According to Reuters, since the fall of communism, Poland has joined the European Union and the NATO military alliance, but many Poles feel that acceptance of Western values and pro-capitalist economic policies have come at their expense. In this sense, the PiS has intensified the debate, arguing that communist era practices still hamper the judicial system, and that the inability of liberal governments to get rid of pre-1989 judges makes them inefficient and unfair.

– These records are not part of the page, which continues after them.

--- src/rtl/spi_slave_rx.sv ---
// spi_slave_rx: SPI slave endpoint clocked by the system clock.
// SCLK, CS_N and MOSI are oversampled through synchronisers. MOSI is
// deserialised into words (valid/ready on the RX side). TX_DATA is
// serialised onto MISO, and a load strobe is raised each time a word is
// captured.
// Ports:
//   clk, rst          system clock, asynchronous active-high reset
//   sclk, cs_n, mosi  SPI pins from the master (asynchronous to clk)
//   miso              serial data to the master
//   rx_data/rx_valid/rx_ready  received word handshake
//   tx_data/tx_load   word for the next frame / capture strobe
//   overrun           pulse when a completed word is dropped
// Build option: define SPI_SLAVE_LSB_FIRST_EN for LSB-first framing
// (default is MSB-first).
module spi_slave_rx #(
   parameter int unsigned DATA_W      = 8,
   parameter bit          CPOL        = 1'b0,
   parameter bit          CPHA        = 1'b0,
   parameter int unsigned SYNC_STAGES = 2
) (
   input  logic              clk,
   input  logic              rst,
   input  logic              sclk,
   input  logic              cs_n,
   input  logic              mosi,
   output logic              miso,
   output logic [DATA_W-1:0] rx_data,
   output logic              rx_valid,
   input  logic              rx_ready,
   input  logic [DATA_W-1:0] tx_data,
   output logic              tx_load,
   output logic              overrun
);

   localparam int unsigned CNT_W = $clog2(DATA_W);
   localparam logic [CNT_W-1:0] LAST_BIT = CNT_W'(DATA_W - 1);

   typedef enum logic {IDLE, ACTIVE} state_t;

   state_t                  state;
   logic [SYNC_STAGES-1:0]  sclk_ff, cs_ff, mosi_ff;
   logic                    sclk_q, cs_q;
   logic [CNT_W-1:0]        cnt;
   logic [DATA_W-2:0]       rx_shift;   // first DATA_W-1 bits of the frame
   logic [DATA_W-1:0]       tx_shift;
   logic                    first_shift;

   logic sclk_s, cs_s, mosi_s;
   logic sclk_rise, sclk_fall, sample_edge, shift_edge, cs_fall, cs_rise;
   logic [DATA_W-1:0] rx_next, tx_next;
   logic [DATA_W-2:0] rx_keep;
   logic tx_first, tx_second, load_first;

   assign sclk_s = sclk_ff[SYNC_STAGES-1];
   assign cs_s   = cs_ff[SYNC_STAGES-1];
   assign mosi_s = mosi_ff[SYNC_STAGES-1];

   assign sclk_rise   = sclk_s & ~sclk_q;
   assign sclk_fall   = ~sclk_s & sclk_q;
   assign sample_edge = (CPOL == CPHA) ? sclk_rise : sclk_fall;
   assign shift_edge  = (CPOL == CPHA) ? sclk_fall : sclk_rise;
   assign cs_fall     = cs_q & ~cs_s;
   assign cs_rise     = ~cs_q & cs_s;

   // Bit-order specific shift paths; rx_next is the full word including the current bit.
`ifdef SPI_SLAVE_LSB_FIRST_EN
   assign rx_next    = {mosi_s, rx_shift};
   assign rx_keep    = rx_next[DATA_W-1:1];
   assign tx_next    = {1'b0, tx_shift[DATA_W-1:1]};
   assign tx_first   = tx_shift[0];
   assign tx_second  = tx_shift[1];
   assign load_first = tx_data[0];
`else
   assign rx_next    = {rx_shift, mosi_s};
   assign rx_keep    = rx_next[DATA_W-2:0];
   assign tx_next    = {tx_shift[DATA_W-2:0], 1'b0};
   assign tx_first   = tx_shift[DATA_W-1];
   assign tx_second  = tx_shift[DATA_W-2];
   assign load_first = tx_data[DATA_W-1];
`endif

   // Input synchronisers plus one extra copy of SCLK/CS_N for edge detection.
   always_ff @(posedge clk or posedge rst) begin
      if (rst) begin
         sclk_ff <= {SYNC_STAGES{CPOL}};
         cs_ff   <= {SYNC_STAGES{1'b1}};
         mosi_ff <= '0;
         sclk_q  <= CPOL;
         cs_q    <= 1'b1;
      end else begin
         sclk_ff <= {sclk_ff[SYNC_STAGES-2:0], sclk};
         cs_ff   <= {cs_ff[SYNC_STAGES-2:0], cs_n};
         mosi_ff <= {mosi_ff[SYNC_STAGES-2:0], mosi};
         sclk_q  <= sclk_s;
         cs_q    <= cs_s;
      end
   end

   // Frame FSM and datapath.
   always_ff @(posedge clk or posedge rst) begin
      if (rst) begin
         state       <= IDLE;
         cnt         <= '0;
         rx_shift    <= '0;
         tx_shift    <= '0;
         first_shift <= 1'b0;
         miso        <= 1'b0;
         rx_data     <= '0;
         rx_valid    <= 1'b0;
         tx_load     <= 1'b0;
         overrun     <= 1'b0;
      end else begin
         tx_load <= 1'b0;
         overrun <= 1'b0;
         if (rx_valid && rx_ready) rx_valid <= 1'b0;

         case (state)
            IDLE: begin
               if (cs_fall) begin
                  tx_shift    <= tx_data;
                  tx_load     <= 1'b1;
                  cnt         <= '0;
                  first_shift <= 1'b1;
                  if (!CPHA) miso <= load_first;
                  state       <= ACTIVE;
               end
            end
            ACTIVE: begin
               if (sample_edge) begin
                  rx_shift <= rx_keep;
                  if (cnt == LAST_BIT) begin
                     cnt <= '0;
                     // A word being handed off this cycle frees the output register.
                     if (!rx_valid || rx_ready) begin
                        rx_data  <= rx_next;
                        rx_valid <= 1'b1;
                     end else begin
                        overrun <= 1'b1;
                     end
                     tx_shift    <= tx_data;
                     tx_load     <= 1'b1;
                     first_shift <= 1'b1;
                     if (!CPHA) miso <= load_first;
                  end else begin
                     cnt <= cnt + CNT_W'(1);
                  end
               end else if (shift_edge) begin
                  if (CPHA && first_shift) begin
                     miso        <= tx_first;
                     first_shift <= 1'b0;
                  end else if (CPHA || cnt != '0) begin
                     // In CPHA=0 the trailing edge after the last sample must not disturb the new word.
                     tx_shift <= tx_next;
                     miso     <= tx_second;
                  end
               end
               if (cs_rise) begin
                  cnt   <= '0;
                  state <= IDLE;
               end
            end
            default: state <= IDLE;
         endcase
      end
   end

endmodule
--- config.mk ---
export PLATFORM = sky130hd
export DESIGN_NAME = spi_slave_rx
export DESIGN_NICKNAME = d
export VERILOG_FILES = /design/src/rtl/spi_slave_rx.sv
export SDC_FILE = /design/constraint.sdc
export NUM_CORES = 1
export LEC_CHECK = 0
export ABC_CLOCK_PERIOD_IN_PS = 1700
export CAP_MARGIN = 20
export CORE_MARGIN = 2
export CORE_UTILIZATION = 49
export CTS_BUF_LIST = sky130_fd_sc_hd__clkbuf_4 sky130_fd_sc_hd__clkbuf_8
export DETAILED_ROUTE_END_ITERATION = 7
export GPL_TIMING_DRIVEN = 0
export PLACE_DENSITY = 0.77
export SETUP_SLACK_MARGIN = 0.2
export SYNTH_ARGS = -nofsm -noshare
export SYNTH_HDL_FRONTEND = slang
export SYNTH_SLANG_ARGS = --single-unit
export TNS_END_PERCENT = 1
--- constraint.sdc ---
create_clock -name clk -period 1.7 [get_ports clk]
set_input_delay 0.17 -clock clk [delete_from_list [all_inputs] [get_ports clk]]
set_output_delay 0.17 -clock clk [all_outputs]
set_load 0.005 [all_outputs]
==> out/metrics.yaml, run 1 <==
async_flop_share_pct: 100
outcome: "finished clean"
path_cells: "ha_2, ha_4, nor2_2, a221o_1, buf_6, mux2_4"
cap_violations: 0
synth_fa_ha_area_share_pct: 3.13
rr_startpoint: "cnt[0]"
synth_area_leader_cell: "dfrtp_1"
cts_tree: "yes"
ctsHoldBuffers: 0
clock_sinks: 38
grt_pass1_vias: 984
powerDensity_mw_per_mm2: 1200
pin_count: 26
dieArea_sq_mm: 0.00374
initialDrtViolationCount: 27
top_usage_layer: "met2"
areaGrowthSynthToFinish_pct: 33.3
cts_made_buffers: 5
gp_congestion: 0.795
fmax_ghz: 0.600
synth_area_sq_mm: 0.00160
cp.required_ps: 1930
setup_tns_ps: 0
postSynthNetCount: 129
hold_ws_ps: 227
slew_viol_final: 0
multi_input_area_sq_um: 656
cp.depth: 6
final_nets: 165
power_leakage_nw: 0.995
cts.clk_slew.worst_paths_ps: 110
end_kind: "register"
cp-startpoint: "cnt[0]"
regArea_sq_um: 955
synth_compound_area_share_pct: 4.62
cts.path.max_buffers: 2
arrival_ps: 1900
rrSetupSlack_ps: 30
path_buf_inv: 1
grt_overflow_total: 0
antenna_found_initial: 0
crit_path_max_fanout: 8
grt_max_degree: 21
critPathKind: "register to register"
syn_inst: 111
core_area_sq_mm: 0.00308
worst_slack_ps: 32.1
ys_seq_area_share_pct: 59.7
gr-usage-met2_pct: 27.7
skew_ps: 11.4
io_buffers: 25
drc: 0
start_kind: "register"
hpwlAfterDp_mm: 1.87
finalPower_mw: 2.55
reg2reg_to: "tx_shift[6]"
worst_pin_slew_ps: 776
grt_util_met1_pct: 18.9
rsz0062_at_grt: "true"
synth_seq_cells: 38
cts.root.buffer_cell: "clkbuf_4"
synth_simple_gate_area_share_pct: 7.43
dr.pass1.iters: 4
drive_gt1_share_pct: 38.5
utilization_pct: 69.2
diodes: 0
ys_types: 28
post-route-min-period_ps: 1670
track_usage_pct: 16.3
rows: 20
routed_via_density: 5.02
htreeDepth: 2
synth-main-ff-cell: "dfrtp_1"
synth_edf_count: 0
slew_headroom_pct: 48.2
critPathSlowestCell: "dfrtp_1"
irDropWorstVdd_uv: 955
ys_top_cells_by_area: "dfrtp_1, mux2_2, mux2_4"
die_width_microns: 61.1
grt_pass1_wl_mm: 4.24
post-route-period-util_pct: 98.1
postRouteAntennaNets: 0
reg2regPathDepth: 6
crit_end: "tx_shift[6]"
wl_per_cell_microns: 13.9
synth_top_family_by_area: "multiplexers"
die_height_microns: 61.1
grt.met3_usage_pct: 4.41
setup_viol: 0
critPathTopFamily: "flip-flops"
vias: 964
nFillCells: 236
hold_viol: 0
wl_mm: 2.68
clk_latency_ps: 340
yosys.area.top_type_share_pct: 54.8
synth_area_per_cell_sq_um: 14.4
start_util_pct: 52.0
yosys-mux-area-fraction_pct: 22.7
yosysWarnings: 0
hp-class: "input pin to register"
dp_slack_ps: -25.0
slowest_delay_ps: 420
synth_xor_area_share_pct: 0
-- per-stage QoR --
step           instances  cell area [sq um]
2_1_floorplan        111               1620
3_3_place_gp         180               1920
3_5_place_dp         181               1950
4_1_cts              191               2090
5_1_grt              192               2130
6_report             192               2130
-- where the power goes --
group	internal [mW]	leakage (nW)	total (mW)	switching, mW
clock network	0.498	0.0585	0.783	0.284
logic	0.377	0.462	0.546	0.169
registers	1.10	0.475	1.22	0.126
total	1.97	0.995	2.55	0.580
-- state kept, by name, indices dropped and copies added (netlist names) --
signal    flops
tx_load       1
sclk_ff       2
cs_ff         2
tx_shift      7
state         1
mosi_ff       2
cnt           3
overrun       1
rx_shift      7
rx_data       8
miso          1
sclk_q        1
cs_q          1
rx_valid      1
-- what timing repair did --
action                     4_1_cts  5_1_grt
hold endpoints to repair         0        0
pin swaps                        0        1
buffers inserted                 2        1
setup endpoints to repair       15       24
resized for setup                2       11
-- layout by cell type, fill, tap and decap left out, drive strengths merged --
cell type,count
dfrtp,35
mux2,29
clkdlybuf4s50,25
buf,7
clkbuf,6
o21ai,4
nand2,4
inv,4
nand2b,4
nor2,4
ha,4
a21oi,3
dfstp,3
and2,2
nor2b,2
a211oi,2
bufinv,2
and2b,1
o22ai,1
nand3,1
nand3b,1
a221o,1
mux2i,1
and3,1
a21o,1
-- worst min-delay path by stage --
| stage | from | to | slack [ps] | depth (start not counted) |
|---|---|---|---|---|
| 3_3_place_gp | sclk_ff[0] | sclk_ff[1] | 330 | 0 |
| 3_5_place_dp | mosi_ff[0] | mosi_ff[1] | 340 | 0 |
| 6_report | cs_n | cs_ff[0] | 230 | 1 |
| 5_1_grt | cs_n | cs_ff[0] | 200 | 1 |
| 2_1_floorplan | cs_n | cs_ff[0] | 170 | 0 |
| 4_1_cts | cs_n | cs_ff[0] | 210 | 1 |
-- per-layer routing --
metal | part of all wire (%) | wire length (microns)
met2 | 49 | 1320
met3 | 4.1 | 109
met5 | 0 | 0
met1 | 44 | 1190
met4 | 2.0 | 54
-- cells by family after synthesis --
family / count (synthesis)
fa+ha+maj: 4
buf+inv: 7
simple gates: 20
mux: 30
flops: 38
compound gates: 12
-- cell usage after synthesis (2+ instances only) --
cell / instances
dfrtp_1: 35
mux2_2: 22
mux2_4: 7
ha_1: 4
inv_1: 4
nand2_1: 4
o21ai_0: 4
a21oi_1: 3
dfstp_2: 3
nand2b_1: 3
nor2_1: 3
a211oi_1: 2
nor2b_1: 2
-- cell type report --
| type | count | area share [%] |
|---|---|---|
| Multi-Input combinational cell | 66 | 30.8 |
| Inverter | 4 | 0.705 |
| Clock buffer | 6 | 2.41 |
| Buffer | 3 | 1.82 |
| Sequential cell | 38 | 44.8 |
| Timing Repair Buffer | 29 | 14.1 |
| Clock inverter | 2 | 2.82 |
| Tap cell | 44 | 2.58 |
No activity file was read; power rests on OpenSTA's default activity.
==> inputs of run 2 (changes only) <==
--- a/config.mk
+++ b/config.mk
@@ -10,6 +10,7 @@
 export CORE_MARGIN = 2
 export CORE_UTILIZATION = 49
 export CTS_BUF_LIST = sky130_fd_sc_hd__clkbuf_4 sky130_fd_sc_hd__clkbuf_8
+export CTS_CLUSTER_DIAMETER = 100
 export DETAILED_ROUTE_END_ITERATION = 7
 export GPL_TIMING_DRIVEN = 0
 export PLACE_DENSITY = 0.77
==> results of run 2 <==
The final DEF is identical to that of run 1; final timing and power are the same.
==> inputs of run 3 (changes only) <==
--- a/config.mk
+++ b/config.mk
@@ -7,13 +7,15 @@
 export LEC_CHECK = 0
 export ABC_CLOCK_PERIOD_IN_PS = 1700
 export CAP_MARGIN = 20
+export CELL_PAD_IN_SITES_DETAIL_PLACEMENT = 1
+export CELL_PAD_IN_SITES_GLOBAL_PLACEMENT = 1
 export CORE_MARGIN = 2
-export CORE_UTILIZATION = 49
+export CORE_UTILIZATION = 34
 export CTS_BUF_LIST = sky130_fd_sc_hd__clkbuf_4 sky130_fd_sc_hd__clkbuf_8
 export CTS_CLUSTER_DIAMETER = 100
 export DETAILED_ROUTE_END_ITERATION = 7
 export GPL_TIMING_DRIVEN = 0
-export PLACE_DENSITY = 0.77
+export PLACE_DENSITY_LB_ADDON = 0.1
 export SETUP_SLACK_MARGIN = 0.2
 export SYNTH_ARGS = -nofsm -noshare
 export SYNTH_HDL_FRONTEND = slang
==> run 3 against run 2 <==
Compared with the run above:
- the flow now finishes with violations (setup timing)
- die area is 41% higher
- sequential power hardly changed
- register-to-register slack worse by 60 ps
- combinational power is 1% lower
- critical path depth is 1 higher
- clock power is 16% lower
- critical path type unchanged
==> out/metrics.yaml, run 3 (synthesis results as in run 1) <==
slew_viol_final: 0
placed_area_sq_mm: 0.00193
hold_viol: 0
cts_made_buffers: 5
multi_input_area_sq_um: 651
pin_count: 26
nFillCells: 457
wl_mm: 3.04
final_nets: 164
post-route-min-period_ps: 1730
regArea_sq_um: 956
htreeDepth: 2
post-route-period-util_pct: 102
worst_pin_slew_ps: 795
track_usage_pct: 13.1
routed_via_density: 4.93
regMostFlops: "rx_data"
rsz0062_at_grt: "true"
setup_viol: 7
io_buffers: 25
hp-class: "input pin to register"
power_leakage_nw: 0.955
fmax_ghz: 0.579
die_width_microns: 72.6
hpwlAfterDp_mm: 2.06
vias: 981
grt_pass1_wl_mm: 5.24
fin_area_sq_mm: 0.00208
initialDrtViolationCount: 27
arrival_ps: 1900
die_height_microns: 72.6
dr.pass1.iters: 2
drive_gt1_share_pct: 39.5
antenna_found_initial: 0
areaGrowthSynthToFinish_pct: 30.1
clk_latency_ps: 290
wl_per_cell_microns: 15.3
slew_headroom_pct: 46.9
start_util_pct: 36.0
outcome: "finished with violations"
clock_sinks: 38
layout_commonest_cell: "dfrtp_1"
skew_ps: 9.36
setup_tns_ps: -149
final_cell_mix: "dfrtp_1, clkdlybuf4s50_1, mux2_2, mux2_4, clkbuf_8"
powerDensity_mw_per_mm2: 1160
end_kind: "register"
cts.root.buffer_cell: "clkbuf_8"
grt_max_degree: 39
finalPower_mw: 2.42
utilization_pct: 46.8
ctsHoldBuffers: 0
worst_slack_ps: -26.0
dieArea_sq_mm: 0.00527
violations: "setup timing"
drc: 0
largest_reg_flops: 8
top_regs: "rx_data: 8 flops, rx_shift: 7 flops, tx_shift: 7 flops"
start_kind: "register"
postRouteAntennaNets: 0
cp.required_ps: 1870
rows: 24
cap_violations: 0
diodes: 0
grt_overflow_total: 0
critPathKind: "register to register"
crit_path_max_fanout: 8
dp_slack_ps: -49.5
irDropWorstVdd_uv: 557
cts_tree: "yes"
cts.path.max_buffers: 2
grt_pass1_vias: 1097
core_area_sq_mm: 0.00444
gp_congestion: 0.804
cts.clk_slew.worst_paths_ps: 70
==> run 3: cell count changes in the layout (fill, tap and decap cells not counted), moves of 2 or more <==
cell	previous run	this run
bufinv_16	2	0
clkbuf_4	5	2
clkbuf_8	1	6
mux2_2	18	22
mux2_4	11	7
==> run 3: routing by layer <==
layer	part of all wire, %	vias up	GRT usage [%]
met2	49	22	20.7
li1	-	452	-
met5	0	-	0
met3	5.0	4	4.56
met4	1.4	0	4.94
met1	45	503	16.5
==> run 3: where the power goes <==
group	internal [mW]	switching (mW)	leakage, nW
Sequential	1.10	0.128	0.474
Combinational	0.362	0.178	0.430
Clock	0.343	0.311	0.0517
==> run 3: layout make-up <==
cell class                      instances  share of cell area, %
Timing Repair Buffer                   28                   13.1
Buffer                                  3                   1.26
Tap cell                               52                   3.13
Inverter                                4                  0.722
Multi-Input combinational cell         66                   31.3
Clock inverter                          1                  0.241
Clock buffer                            7                   4.33
Sequential cell                        38                   45.9
==> run 3: through the flow <==
step,std cells,hold WS (ps)
floorplan,111,174
global placement,188,335
detailed placement,188,338
CTS,197,285
global route,199,277
finish,199,292
==> run 3: worst paths after layout <==
| kind | startpoint | slack, ps | to | cells past startpoint |
|---|---|---|---|---|
| min | cs_n | 290 | cs_ff[0] | 1 |
| min reg2reg | sclk_ff[0] | 350 | sclk_ff[1] | 0 |
| max in group asynchronous | rst | 800 | sclk_ff[1] | 2 |
| max reg2reg | cnt[0] | -30 | tx_shift[2] | 7 |
| max | cnt[0] | -30 | tx_shift[2] | 7 |
| min in group asynchronous | rst | 350 | mosi_ff[0] | 2 |
==> run 3: critical path, cell delays in order, from the launching register on <==
cell and delay [ps]:
dfrtp_1 430, inv_2 70, ha_4 170, nand2b_4 60, nand3b_1 80, a221o_1 360, buf_6 150, mux2_4 290
==> run 3: what timing repair did <==
action	in CTS	in global routing
endpoints found under the setup margin	16	23
buffers inserted	1	2
pin swaps	1	2
resized for setup	1	6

The acts of the ECS were not attended by the Eurosceptic leaders of the PiS, a symptom of the differences with the European institutions and, especially, with the city of Gdańsk, feud of the opposition in the Polish Parliament – Civic Platform – and of the “Europe Coalition”, a formation that was presented at the last European elections and whose results were indisputable in this city, as opposed to the tiny presence of the PiS. The anniversary, as several media have affirmed, has become a battleground for the legacy of communism between the liberal opposition and the ruling nationalists, just a few months before the national elections, which will be held in autumn.
Recognition, from Spain
Whatever the battle, whether in Parliament or on the street when it comes to preserving the historic past of this place, the city of Gdańsk is celebrating, not only for the anniversary already mentioned, but because it was awarded the Princess of Asturias Award of Concord 2019 last June 13. The jury in charge of awarding this distinction recognised this city as “an example of sensitivity to suffering, of solidarity, of defence of freedoms and human rights and of extraordinary generosity”.
Perhaps many, when they see this place with the naked eye, simply perceive a quiet city on the shores of the Baltic. Nothing would suggest – except for the worn red brick façades – the hustle and bustle of these labyrinthine corridors in the old Lenin shipyard, which employed almost 20,000 people, or that 80 years ago, just ten kilometres from the historic centre, the start of the Second World War was taking place. Somehow, all this is impregnated in the Renaissance-style facades of the historic centre, in the monumental floors of the PRL – Polska Rzeczpospolita Ludowa or People’s Republic of Poland – of neighbourhoods like Zaspa, and in the green cranes of the shipyard, today immobile with the passing of time and surrounded by the sway of curious people. All these places are the soul of an enclave that, in the words of its current mayor, Aleksandra Dulkiewicz, are an indisputable part of Gdańsk, “the city of freedom, solidarity and now also of harmony“.